Galvin’s compositions are inspired by “The Influencing Machine” by Mike Jay, a fascinating historical account of the life of James Tilly-Matthews, a double agent at the time of the French civil war. He was a tea merchant, political thinker and architect, and became the first fully documented case of a paranoid schizophrenic who was committed to Bethlem psychiatric hospital in 1797. Tilly-Matthews lived under the delusion that he was controlled by a machine; the Air Loom, operated by a gang of criminals and spies skilled in pneumatic chemistry. Galvin was fascinated by the uncanny parallels with our modern lives and this album reflects Tilly-Matthews’ life and times in an apt way, bringing together sounds both old and new to identify the chaos, the beauty, the joy and the sadness of the world that was then, and the world in which we live today.
There is chaos in Galvin’s music, yet there is also intricate organisation.
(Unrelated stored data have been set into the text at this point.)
What follows belongs to an exercise in optimizing a design on an open flow for small area and a short achievable clock period; a production flow would make more cautious choices.
RTL that was checked went through simulation tests only; none was proved equivalent to the original.
For run 3, only the layout was checked, not whether the RTL still works.

## design/flow/constraint.sdc

```tcl
create_clock -name core_clock -period 27.0 [get_ports {clk}]
set_input_delay 5.4000 -clock core_clock [delete_from_list [all_inputs] [get_ports {clk}]]
set_output_delay 5.4000 -clock core_clock [all_outputs]
set_load 0.01 [all_outputs]
```

## design/flow/config.mk

```make
export PLATFORM = sky130hd
export DESIGN_NAME = QR_decomposition_v2
export DESIGN_NICKNAME = QR_decomposition_v2
export VERILOG_FILES = /design/flow/design.v
export SDC_FILE = /design/flow/constraint.sdc
export NUM_CORES = 4
export LEC_CHECK = 0
export ABC_AREA = 1
export ABC_CLOCK_PERIOD_IN_PS = 18000
export CAP_MARGIN = 20
export CORE_MARGIN = 2
export CORE_UTILIZATION = 35
export SETUP_SLACK_MARGIN = 0.5
export SLEW_MARGIN = 20
```

## design/flow/standard.sh

```bash
#!/bin/bash
# synth_recipe.tcl (not shown) runs the flow's synth.tcl, then flattens the netlist and writes it again
# the make line also repeats each setting of config.mk as NAME=value (left out here)
make -C /OpenROAD-flow-scripts/flow DESIGN_CONFIG=/design/flow/config.mk WORK_HOME=/design/flow/orfs CLKGATE_MAP_FILE= SYNTH_SCRIPT=/design/flow/synth_recipe.tcl "${@:-finish}"
```

## design/flow/design.v

```verilog
module QR_decomposition_v2(clk, rst_n,valid, in_1, in_2, in_3, in_4, out_1, out_2, out_3, out_4);
	parameter HOLD = 4;
	input clk;
	input rst_n;
	input valid;
	input signed [17-1:0] in_1, in_2, in_3, in_4;
	output signed [17-1:0] out_1, out_2, out_3, out_4;
	reg [2:0] counter;
	always @(posedge clk, negedge rst_n) begin
		if (!rst_n) counter <= 3'd0;
		else if (valid) counter <= counter + 3'd1;
	end
	reg signed [17-1:0] in_skew_3[1*HOLD-1:0], in_skew_4[2*HOLD-1:0];
	reg signed [17-1:0] DU2[HOLD-1:0], DU3[HOLD-1:0];
	reg signed [17-1:0] out_skew_2[1*HOLD-1:0], out_skew_1[2*HOLD-1:0];
	wire signed [17-1:0] xin_PE[6:1], yin_PE[6:1];
	wire signed [17-1:0] xout_PE[6:1], yout_PE[6:1];
	wire mode_PE[6:1], rz_PE[6:1];
	wire signed [17-1:0] DU2_c, DU3_c, out_skew_1_c, out_skew_2_c;
	CSD csd_du2(.in(DU2[0]), .out(DU2_c));
	CSD csd_du3(.in(DU3[0]), .out(DU3_c));
	CSD csd_os1(.in(out_skew_1[0]), .out(out_skew_1_c));
	CSD csd_os2(.in(out_skew_2[0]), .out(out_skew_2_c));
	integer i;
	always @(posedge clk, negedge rst_n) begin
		if (!rst_n) begin
			for (i = 0; i < HOLD; i = i + 1) begin
				in_skew_3[i] <= 0; DU2[i] <= 0; DU3[i] <= 0; out_skew_2[i] <= 0;
			end
			for (i = 0; i < 2*HOLD; i = i + 1) begin
				in_skew_4[i] <= 0; out_skew_1[i] <= 0;
			end
		end else begin
			in_skew_3[0] <= in_3;
			in_skew_4[0] <= in_4;
			DU2[0] <= yout_PE[1];
			DU3[0] <= yout_PE[4];
			out_skew_1[0] <= xout_PE[3];
			out_skew_2[0] <= xout_PE[5];
			DU2[1] <= DU2_c;
			DU3[1] <= DU3_c;
			out_skew_1[1] <= out_skew_1_c;
			out_skew_2[1] <= out_skew_2_c;
			for (i = 1; i < HOLD; i = i + 1) in_skew_3[i] <= in_skew_3[i-1];
			for (i = 2; i < HOLD; i = i + 1) begin
				DU2[i] <= DU2[i-1]; DU3[i] <= DU3[i-1]; out_skew_2[i] <= out_skew_2[i-1];
			end
			for (i = 1; i < 2*HOLD; i = i + 1) in_skew_4[i] <= in_skew_4[i-1];
			for (i = 2; i < 2*HOLD; i = i + 1) out_skew_1[i] <= out_skew_1[i-1];
		end
	end
	assign xin_PE[1] = in_1;           assign yin_PE[1] = in_2;
	assign xin_PE[2] = xout_PE[1];     assign yin_PE[2] = in_skew_3[HOLD-1];
	assign xin_PE[3] = xout_PE[2];     assign yin_PE[3] = in_skew_4[2*HOLD-1];
	assign xin_PE[4] = DU2[HOLD-1];    assign yin_PE[4] = yout_PE[2];
	assign xin_PE[5] = xout_PE[4];     assign yin_PE[5] = yout_PE[3];
	assign xin_PE[6] = DU3[HOLD-1];    assign yin_PE[6] = yout_PE[5];
	assign mode_PE[1] = (counter != 3'd0);
	assign mode_PE[2] = (counter != 3'd4);
	assign mode_PE[3] = (counter != 3'd0);
	assign mode_PE[4] = (counter != 3'd1);
	assign mode_PE[5] = (counter != 3'd5);
	assign mode_PE[6] = (counter != 3'd2);
	assign rz_PE[1] = 1'b0;
	assign rz_PE[2] = 1'b0;
	assign rz_PE[3] = 1'b0;
	assign rz_PE[4] = (counter == 3'd0);
	assign rz_PE[5] = (counter == 3'd4);
	assign rz_PE[6] = (counter == 3'd0) | (counter == 3'd1);
	localparam [15:0] CUTS_FIRST = 16'b0100010001000010;  
	localparam [15:0] CUTS_MID   = 16'b0100100010001000;  
	localparam [15:0] CUTS_LAST  = 16'b1000100010001000;  
	CORDIC_PE #(.CUTS(CUTS_FIRST), .CSD_X(0), .CSD_Y(0), .CSD_OUT(0)) pe1 (.clk(clk), .rst_n(rst_n),
		.mode(mode_PE[1]), .rz(rz_PE[1]), .x(xin_PE[1]), .y(yin_PE[1]), .x_out(xout_PE[1]), .y_out(yout_PE[1]));
	CORDIC_PE #(.CUTS(CUTS_MID), .CSD_X(1), .CSD_Y(0), .CSD_OUT(0)) pe2 (.clk(clk), .rst_n(rst_n),
		.mode(mode_PE[2]), .rz(rz_PE[2]), .x(xin_PE[2]), .y(yin_PE[2]), .x_out(xout_PE[2]), .y_out(yout_PE[2]));
	CORDIC_PE #(.CUTS(CUTS_MID), .CSD_X(1), .CSD_Y(0), .CSD_OUT(0)) pe3 (.clk(clk), .rst_n(rst_n),
		.mode(mode_PE[3]), .rz(rz_PE[3]), .x(xin_PE[3]), .y(yin_PE[3]), .x_out(xout_PE[3]), .y_out(yout_PE[3]));
	CORDIC_PE #(.CUTS(CUTS_MID), .CSD_X(0), .CSD_Y(1), .CSD_OUT(0)) pe4 (.clk(clk), .rst_n(rst_n),
		.mode(mode_PE[4]), .rz(rz_PE[4]), .x(xin_PE[4]), .y(yin_PE[4]), .x_out(xout_PE[4]), .y_out(yout_PE[4]));
	CORDIC_PE #(.CUTS(CUTS_MID), .CSD_X(1), .CSD_Y(1), .CSD_OUT(0)) pe5 (.clk(clk), .rst_n(rst_n),
		.mode(mode_PE[5]), .rz(rz_PE[5]), .x(xin_PE[5]), .y(yin_PE[5]), .x_out(xout_PE[5]), .y_out(yout_PE[5]));
	CORDIC_PE #(.CUTS(CUTS_LAST), .CSD_X(0), .CSD_Y(1), .CSD_OUT(1)) pe6 (.clk(clk), .rst_n(rst_n),
		.mode(mode_PE[6]), .rz(rz_PE[6]), .x(xin_PE[6]), .y(yin_PE[6]), .x_out(xout_PE[6]), .y_out(yout_PE[6]));
	assign out_1 = out_skew_1[2*HOLD-1];
	assign out_2 = out_skew_2[HOLD-1];
	assign out_3 = xout_PE[6];
	assign out_4 = yout_PE[6];
endmodule
module CSD(in, out);
input signed [17-1:0] in;
output signed [17-1:0] out;
wire signed [17-1:0] xbuff1, xbuff3, xbuff6, xbuff9, xbuff12, xbuff14;
wire signed [17-1:0] add_buff1, add_buff2, add_buff3, add_buff4;
assign xbuff1 = in >>> 1;
assign xbuff3 = in >>> 3;
assign xbuff6 = in >>> 6;
assign xbuff9 = in >>> 9;
assign xbuff12= in >>> 12;
assign xbuff14= in >>> 14;
assign add_buff1 = xbuff1+xbuff3;
assign add_buff2 = xbuff6+xbuff9;
assign add_buff3 = xbuff12-xbuff14;
assign out = add_buff1 - add_buff2 -add_buff3 ;
endmodule
module CORDIC_PE_Acc(x, y, mu, x_out, y_out);
parameter SHIFT_STAGE = 0;
input signed [17-1:0] x, y;
input mu;
output signed [17-1:0] x_out, y_out;
wire signed [17-1:0] X_SHIFT = x >>> SHIFT_STAGE;
wire signed [17-1:0] Y_SHIFT = y >>> SHIFT_STAGE;
CSA_add add_x(.a(x), .b(Y_SHIFT ^ {17{mu}}), .ci(mu), .s(x_out));
CSA_add add_y(.a(y), .b(X_SHIFT ^ {17{!mu}}), .ci(!mu), .s(y_out));
endmodule
module CSA_add(a, b, ci, s);
input [17-1:0] a, b;
input ci;
output [17-1:0] s;
wire [17-1:0] p0 = a ^ b;
wire [17-1:0] g0 = a & b;
genvar l, j;
generate
	for (l = 0; l <= 5; l = l + 1) begin : lv
		wire [17-1:0] g, p;
		if (l == 0) begin : init
			assign g = {g0[17-1:1], g0[0] | (p0[0] & ci)};
			assign p = p0;
		end else begin : tree
			for (j = 0; j < 17; j = j + 1) begin : b
				if ((j >> (l-1)) & 1) begin : comb
					assign g[j] = lv[l-1].g[j] | (lv[l-1].p[j] & lv[l-1].g[((j >> (l-1)) << (l-1)) - 1]);
					assign p[j] = lv[l-1].p[j] & lv[l-1].p[((j >> (l-1)) << (l-1)) - 1];
				end else begin : keep
					assign g[j] = lv[l-1].g[j];
					assign p[j] = lv[l-1].p[j];
				end
			end
		end
	end
endgenerate
assign s = p0 ^ {lv[5].g[17-2:0], ci};
endmodule
module CORDIC_PE(clk, rst_n, mode, rz, x, y, x_out, y_out);
	parameter [15:0] CUTS = 16'b0100100010001000;
	parameter CSD_X = 0;    
	parameter CSD_Y = 0;    
	parameter CSD_OUT = 0;  
	localparam [12:0] RZ_MU = 13'b1000011010001;
	input clk, rst_n;
	input mode, rz;
	input signed [17-1:0] x, y;
	output signed [17-1:0] x_out, y_out;
	reg map_s;
	reg [12:0] mu_s;
	genvar e;
	generate
		for (e = 0; e < 16; e = e + 1) begin : el
			wire signed [17-1:0] xi, yi;
			wire mi, ri, pi;
			wire signed [17-1:0] xo, yo;
			if (e == 0) begin : head
				assign xi = x;
				assign yi = y;
				assign mi = mode;
				assign ri = rz;
				assign pi = map_s;
			end else begin : link
				assign xi = el[e-1].xq;
				assign yi = el[e-1].yq;
				assign mi = el[e-1].mq;
				assign ri = el[e-1].rq;
				assign pi = el[e-1].pq;
			end
			if (e == 0 || e == 15) begin : csd
				if ((e == 0) ? CSD_X : CSD_OUT) begin : cx
					CSD scaling_x(.in(xi), .out(xo));
				end else begin : nx
					assign xo = xi;
				end
				if ((e == 0) ? CSD_Y : CSD_OUT) begin : cy
					CSD scaling_y(.in(yi), .out(yo));
				end else begin : ny
					assign yo = yi;
				end
			end else if (e == 1) begin : entry
				wire nx = !ri & (mi ? pi : xi[17-1]);
				wire ny = !ri & mi & pi;
				assign xo = (xi ^ {17{nx}}) + nx;
				assign yo = (yi ^ {17{ny}}) + ny;
				always @(posedge clk, negedge rst_n) begin
					if (!rst_n) map_s <= 1'b0;
					else if (!mi) map_s <= xi[17-1];
				end
			end else begin : rot
				wire mu = ri ? RZ_MU[e-2] : (!mi ? yi[17-1] : (pi ^ mu_s[e-2]));
				CORDIC_PE_Acc #(.SHIFT_STAGE(e-2)) stage_(.x(xi), .y(yi), .mu(mu), .x_out(xo), .y_out(yo));
				always @(posedge clk, negedge rst_n) begin
					if (!rst_n) mu_s[e-2] <= 1'b0;
					else if (ri | !mi) mu_s[e-2] <= mu;
				end
			end
			wire signed [17-1:0] xq, yq;
			wire mq, rq, pq;
			if (CUTS[e]) begin : cut
				reg signed [17-1:0] xr, yr;
				reg mr, rr, pr;
				always @(posedge clk, negedge rst_n) begin
					if (!rst_n) begin
						xr <= 0; yr <= 0; mr <= 1'b0; rr <= 1'b0; pr <= 1'b0;
					end else begin
						xr <= xo; yr <= yo; mr <= mi; rr <= ri; pr <= pi;
					end
				end
				assign xq = xr; assign yq = yr; assign mq = mr; assign rq = rr; assign pq = pr;
			end else begin : pass
				assign xq = xo; assign yq = yo; assign mq = mi; assign rq = ri; assign pq = pi;
			end
		end
	endgenerate
	assign x_out = el[15].xq;
	assign y_out = el[15].yq;
endmodule
```

## design/flow/flow/run.sh

```bash
#!/bin/bash
# Layout flow: the standard flow, except that Yosys does not extract
# full/half adder cells before ABC, so ABC maps each register-to-register
# cone of the CORDIC adder chains as a whole. Registers are unchanged.
set -euo pipefail
sed 's/CLKGATE_MAP_FILE= /CLKGATE_MAP_FILE= ADDER_MAP_FILE= /' standard.sh > standard_noadders.sh
grep -q 'ADDER_MAP_FILE= ' standard_noadders.sh
bash standard_noadders.sh > flow_make.log 2>&1
```

==> results.sh, run 1 <==
export IMPL_min_period_ns=11.07
export IMPL_ant_nets=0
export IMPL_numPortBuffers=138
export IMPL_antenna_found_initial=9
export IMPL_ys_types=82
export IMPL_endpoint_kind="flip-flop"
export IMPL_tritoncts="built"
export IMPL_critPathKind="reg -> reg"
export IMPL_cts_root_buf="clkbuf_16"
export IMPL_yosysWarnings=18
export IMPL_cp_start_kind="flip-flop"
export IMPL_nFillCells=64344
export IMPL_gp_congestion=0.8926
export IMPL_synth_seq_cells=1475
export IMPL_synth_top_family_by_area="simple AND/OR/NAND/NOR gates"
export IMPL_routed_wl_um=590200
export IMPL_synth_nets=37866
export IMPL_yosysMostFrequentCell="nand2_1"
export IMPL_cts_resized=0
export IMPL_synthArstFlopShare=1.000
export IMPL_die_y_um=768.9
export IMPL_dieArea_um2=591200
export IMPL_rsz0062_at_grt="false"
export IMPL_synth_edf_count=0
export IMPL_critPathMaxStageDelay_ns=0.65
export IMPL_arrival_ns=11.92
export IMPL_vias=218202
export IMPL_wl_per_cell_um=12.93
export IMPL_worstPathMaxFanout=37
export IMPL_synth_compound_area_share=0.07421
export IMPL_cp_num_buf_inv=5
export IMPL_nets=37807
export IMPL_drv_cap=0
export IMPL_placed_cell_area_um2=213600
export IMPL_cts_buffers=189
export IMPL_ios=139
export IMPL_critical_path_required_ns=27.85
export IMPL_grt_max_degree=136
export IMPL_status="no timing/DRC/antenna violations"
export IMPL_synth_adder_area_share=0.001387
export IMPL_avgViaCountPerCell=4.780
export IMPL_multi_input_area_um2=144200
export IMPL_ff_latch_area_um2=36910
export IMPL_grt_usage=0.1924
export IMPL_syn_area_um2=204800
export IMPL_grt_pass1_wl_um=971100
export IMPL_cp_slowest_cell="dfrtp_1"
export IMPL_synth_xor_area_frac=0.1244
export IMPL_syn_area_per_cell_um2=5.418
export IMPL_clk_pin_slew_ns=0.07
export IMPL_crit_path_frequent_cell="nand2_1"
export IMPL_area_growth_synth_to_final_pct=7.499
export IMPL_ys_seq_area_frac=0.1802
export IMPL_num_rows=280
export IMPL_hold_viol=0
export IMPL_start_util=0.3517
export IMPL_yosysTopAreaCell="nand2_1"
export IMPL_hp_class="reg -> reg"
export IMPL_synth_mux_area_frac=0.0002200
export IMPL_synth_top_cells_by_area="nand2_1 (30%), dfrtp_1 (18%), inv_1 (9.9%), xor2_1 (9.8%), nand3_1 (9.8%)"
export IMPL_fin_util=0.3781
export IMPL_clock_sinks=1475
export IMPL_hpwl_um=485300
export IMPL_first_pass_iters=7
export IMPL_drtIter0Drc=13520
export IMPL_synth_simple_gate_area_share=0.5039
export IMPL_setup_viol_count_final=0
export IMPL_htreeDepth=4
export IMPL_globalRouteOverflowTotal=0
export IMPL_insertion_delay_ns=0.97
export IMPL_max_freq_ghz=0.09035
export IMPL_netlist_instances=37795
export IMPL_report_final_slew_viol_count=0
export IMPL_drc_errors=0
export IMPL_grt_pass1_vias=199126
export IMPL_fin_skew_ns=0.09334
export IMPL_die_x_um=768.9
export IMPL_holdBufCountCts=0
export IMPL_tightest_slew_ns=1.001
export IMPL_synth_flop_cell="dfrtp_1"
export IMPL_yosys_area_top_type_share=0.2956
export IMPL_cp_top_family="simple AND/OR/NAND/NOR gates"
export IMPL_fin_crit_sh=0.4099
export IMPL_core_area_um2=582300
export IMPL_fin_tns_setup_ns=0
export IMPL_synth_common_cells="nand2_1 (16124), inv_1 (5415), nand3_1 (4003)"
export IMPL_slew_headroom=0.3281
export IMPL_max_clock_path_buffers=4
export IMPL_final_area_um2=220100
export IMPL_post_cts_buffers=0
export IMPL_drive_gt1_frac=0.03835
-- routing by layer --
| metal | vias up | track usage | routed length [µm] |
|---|---|---|---|
| met2 | 3376 | 0.3432 | 277200 |
| met3 | 653 | 0.01236 | 18450 |
| met1 | 97636 | 0.2545 | 281400 |
| li1 | 116535 | - | - |
| met4 | 2 | 0.04133 | 13090 |
| met5 | - | 0 | 12 |
-- final cells by class --
class	count	share of cell area
Clock inverter	118	0.006377
Clock buffer	227	0.02323
Antenna cell	2	0.00002274
Sequential cell	1475	0.1677
Multi-Input combinational cell	30319	0.6552
Timing Repair Buffer	214	0.009037
Tap cell	7755	0.04408
Inverter	5537	0.09441
-- sequential cells by signal, summed over array words and instances (netlist names), 67 cells and up --
register,cells
out_skew_1,135
DU2,67
pe4.el.cut.yr,67
pe3.el.cut.xr,67
pe3.el.cut.yr,67
pe2.el.cut.xr,67
pe6.el.cut.xr,68
pe5.el.cut.yr,67
pe4.el.cut.xr,67
pe1.el.cut.xr,67
DU3,67
pe5.el.cut.xr,67
in_skew_3,68
pe6.el.cut.yr,68
out_skew_2,67
pe1.el.cut.yr,67
in_skew_4,136
pe2.el.cut.yr,67
-- layout by cell type (no fill, tap or decap), types with 36 or more instances in the layout --
master	count
a41oi_1	42
a31oi_1	71
clkbuf_16	190
or2_2	561
a21oi_1	956
xor2_1	2290
nor2_1	2822
buf_4	73
o21a_1	85
o21ai_1	90
nand2_2	186
inv_2	104
inv_1	5415
and2_1	81
a21boi_0	244
xnor2_1	601
o21bai_1	55
nand2_1	16124
nor3_1	197
dfrtp_1	1475
clkdlybuf4s50_1	137
nand3b_1	365
o21ai_0	766
nand3_1	4003
a21o_1	53
nand4_1	204
o31ai_1	49
a21boi_1	36
nand3_2	39
or2_1	57
-- final timing paths --
kind                                                startpoint                             end  slack [ns]  depth (start not counted)
worst min-delay path            pe1.el[14].cut.yr[8]$_DFF_PN0_             DU2[0][8]$_DFF_PN0_        0.31                          0
min in group asynchronous                                rst_n  pe5.el[11].cut.yr[6]$_DFF_PN0_        4.48                          1
worst min register to register  pe1.el[14].cut.yr[8]$_DFF_PN0_             DU2[0][8]$_DFF_PN0_        0.31                          0
worst max register to register      pe3.el[3].cut.mr$_DFF_PN0_  pe1.el[6].cut.yr[15]$_DFF_PN0_       15.93                         70
worst max-delay path                pe3.el[3].cut.mr$_DFF_PN0_  pe1.el[6].cut.yr[15]$_DFF_PN0_       15.93                         70
max in group asynchronous                                rst_n  pe3.el[14].cut.xr[2]$_DFF_PN0_       17.83                          7
-- worst register-to-register path: cells and delay by family, from the launching register on --
family	cells	cell delay, ns
simple gates	61	8.45
compound gates	4	0.83
flops	1	0.65
buf+inv	5	1.03
-- kinds of logic after synthesis --
| kind of cell | count (synthesis) |
|---|---|
| simple gates | 24775 |
| buf+inv | 6001 |
| xor+xnor | 2900 |
| compound gates | 2612 |
| flops | 1475 |
| fa+ha+maj | 28 |
| mux | 4 |
-- stage by stage --
step	hold slack [ns]	instances	setup slack, ns
2_1_floorplan	0.3312	37795	19.15
3_3_place_gp	0.3321	45300	15.78
3_5_place_dp	0.3347	45300	15.97
4_1_cts	0.3054	45645	15.95
5_1_grt	0.3032	45646	14.61
6_report	0.3131	45647	15.93
==> run 2, diff against run 1 <==
==> design/flow/run.sh (new file) <==
#!/bin/bash
# synth_recipe.tcl (not shown) runs the flow's synth.tcl, then flattens the netlist and writes it again
# the make line also repeats each setting of config.mk as NAME=value (left out here)
make -C /OpenROAD-flow-scripts/flow DESIGN_CONFIG=/design/flow/config.mk WORK_HOME=/design/flow/orfs CLKGATE_MAP_FILE= SYNTH_SCRIPT=/design/flow/synth_recipe.tcl finish
removed: design/flow/flow/run.sh
removed: design/flow/standard.sh
==> run 2 against run 1 <==
Effect of this change: hold slack improved by 0.0067 ns; design area fell by 14%; global-route usage fell by 4.7 points; sequential cell count did not move; sequential share of layout area rose by 2.8 points; clock skew fell by 0.018 ns; non-clock buffer count rose by 13; via count fell by 44%; critical path depth rose by 21; first-iteration DRC count fell by 67%.
==> results.sh, run 2 <==
export IMPL_r2r_cells=91
export IMPL_ys_types=65
export IMPL_die_y_um=708.0
export IMPL_cts_buffers=176
export IMPL_synth_common_cells="inv_1 (3768), xor2_1 (2633), nand2_1 (2596)"
export IMPL_clk_pin_slew_ns=0.06
export IMPL_ys_seq_area_frac=0.2128
export IMPL_drtIter0Drc=4464
export IMPL_multi_input_area_um2=121400
export IMPL_routed_wl_um=361000
export IMPL_htreeDepth=4
export IMPL_setup_viol_count_final=0
export IMPL_ff_latch_area_um2=36910
export IMPL_max_freq_ghz=0.06637
export IMPL_status="no timing/DRC/antenna violations"
export IMPL_post_cts_buffers=0
export IMPL_cp_slowest_cell="nand2_2"
export IMPL_nets=23935
export IMPL_antenna_found_initial=3
export IMPL_num_rows=258
export IMPL_drc_errors=0
export IMPL_synth_nets=23692
export IMPL_critical_path_required_ns=27.82
export IMPL_die_x_um=708.0
export IMPL_rr_startpoint="pe1.el[1].cut.pr$_DFF_PN0_"
export IMPL_cp_top_family="simple AND/OR/NAND/NOR gates"
export IMPL_hp_class="reg -> reg"
export IMPL_numPortBuffers=138
export IMPL_worstPathMaxFanout=32
export IMPL_mostFrequentLayoutCells="inv_1 (3768), xor2_1 (2633), nand2_1 (2596), ha_1 (2557), dfrtp_1 (1475)"
export IMPL_largest_register_ffs=136
export IMPL_hpwl_um=306800
export IMPL_syn_area_um2=173400
export IMPL_clock_sinks=1475
export IMPL_cp_start_kind="flip-flop"
export IMPL_r2r_slack_ns=11.93
export IMPL_cts_resized=0
export IMPL_grt_pass1_vias=126162
export IMPL_yosysMostFrequentCell="inv_1"
export IMPL_grt_pass1_wl_um=613400
export IMPL_min_period_ns=15.07
export IMPL_area_growth_synth_to_final_pct=8.966
export IMPL_gp_congestion=0.8569
export IMPL_layout_commonest_cell="inv_1"
export IMPL_dieArea_um2=501200
export IMPL_netlist_instances=19982
export IMPL_fin_crit_sh=0.5581
export IMPL_nFillCells=49555
export IMPL_worstHoldStart="pe3.el[14].cut.xr[14]$_DFF_PN0_"
export IMPL_holdBufCountCts=0
export IMPL_rsz0062_at_grt="false"
export IMPL_fin_util=0.3829
export IMPL_drive_gt1_frac=0.02995
export IMPL_fin_tns_setup_ns=0
export IMPL_cts_root_buf="clkbuf_16"
export IMPL_avgViaCountPerCell=4.580
export IMPL_arrival_ns=15.89
export IMPL_critPathKind="reg -> reg"
export IMPL_regMostFlops="in_skew_4"
export IMPL_slew_headroom=0.2704
export IMPL_cp_num_buf_inv=11
export IMPL_report_final_slew_viol_count=0
export IMPL_tightest_slew_ns=1.092
export IMPL_insertion_delay_ns=0.93
export IMPL_wl_per_cell_um=13.44
export IMPL_tritoncts="built"
export IMPL_yosysWarnings=18
export IMPL_worst_hold_slack_ns=0.3198
export IMPL_r2r_end="pe1.el[6].cut.xr[16]$_DFF_PN0_"
export IMPL_whs_path_depth=0
export IMPL_globalRouteOverflowTotal=0
export IMPL_ant_nets=0
export IMPL_grt_usage=0.1452
export IMPL_synth_flop_cell="dfrtp_1"
export IMPL_holdPathEnd="out_skew_1[0][14]$_DFF_PN0_"
export IMPL_grt_max_degree=143
export IMPL_core_area_um2=493600
export IMPL_drv_cap=0
export IMPL_first_pass_iters=7
export IMPL_hold_viol=0
export IMPL_synth_edf_count=0
export IMPL_fin_skew_ns=0.07570
export IMPL_largest_registers="in_skew_4 (136), out_skew_1 (135)"
export IMPL_syn_area_per_cell_um2=8.680
export IMPL_crit_path_frequent_cell="nand2_1"
export IMPL_synth_seq_cells=1475
export IMPL_max_clock_path_buffers=4
export IMPL_ios=139
export IMPL_start_util=0.3514
export IMPL_yosysTopAreaCell="dfrtp_1"
export IMPL_critPathMaxStageDelay_ns=0.58
export IMPL_endpoint_kind="flip-flop"
export IMPL_vias=123066
export IMPL_yosys_area_top_type_share=0.2128
export IMPL_synthArstFlopShare=1.000
export IMPL_synth_top_cells_by_area="dfrtp_1 (21%), ha_1 (18%), xor2_1 (13%), fa_1 (12%), inv_1 (8.2%)"
==> run 2: cell count changes after synthesis, moves of 238 or more <==
cell,before,now
xnor2_1,601,1196
nand3b_1,365,75
fa_1,0,1082
a21o_1,53,291
nor2_1,2825,506
nand2_1,16124,2596
or2_2,561,128
a21oi_1,956,1410
ha_1,0,2557
inv_1,5415,3768
nand3_1,4003,806
xor2_1,2290,2633
==> run 2: cells by family after synthesis <==
group	after synthesis	share of synthesized area
and+or+nand+nor	4347	0.1067
xor gates and xnor gates	3833	0.1937
adders and majority gates	3639	0.3093
buffers and inverters	3957	0.08730
muxes	21	0.001270
AOI/OAI and AO/OA	2710	0.08882
DFF	1475	0.2128
==> run 2: area by class of cell <==
type / count / area share
multi-input combinational: 14550 / 0.6425
sequential: 1475 / 0.1953
inverter: 3795 / 0.07539
tap: 6500 / 0.04303
clock buffer: 223 / 0.02551
timing repair buffer: 227 / 0.01113
clock inverter: 96 / 0.007150
antenna: 2 / 0.00002648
Beautiful piano melodies, reminiscent of something familiar you might have heard by The Neil Cowley Trio, crash headlong into broken, twisted musical caricatures, a-la The Nick Sanders Trio. Throw in a dose of The Bad Plus and you get a peek as to where this music might take you. But only a fleeting glimpse… this music at times is just bonkers, in a good way. Crazy themes ride effortlessly alongside twisted childhood nightmares. Like a Tim Burton movie, the darkness is interspersed with light. The ill-tempered chaos at times washed away by a soothing, caring, healing sunshine.
“The Influencing Machine” is like a fairground attraction; exciting, intriguing and more than a little bit scary. But just like a child, walking precariously and nervously towards that ultimate thrill, once you’ve experienced it you’ll be hooked, impatiently wanting to come back for more and more.